### src/rtl/prescale_ratio_decode.sv
// prescale_ratio_decode: combinational prescale to division-ratio mux with error flag
module prescale_ratio_decode
    import clkdiv_pkg::*;
#(
    parameter int unsigned PS_W    = 6,
    parameter int unsigned OS_MAX  = OS_MAX_DEF,
    parameter int unsigned OS_MIN  = OS_MIN_DEF,
    parameter int unsigned RATIO_W = RATIO_W_DEF
) (
    input  logic [PS_W-1:0]    prescale,
    output logic [RATIO_W-1:0] ratio,
    output logic               err
);

    ratio_dec_t d;

    always_comb begin
        d     = prescale_to_ratio(32'(prescale), OS_MAX, OS_MIN);
        ratio = RATIO_W'(d.ratio);
        err   = d.err;
    end

endmodule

__Required work__: From the records above, copy every line that includes the word "output".

__Task response__:
    output logic [RATIO_W-1:0] ratio,
    output logic               err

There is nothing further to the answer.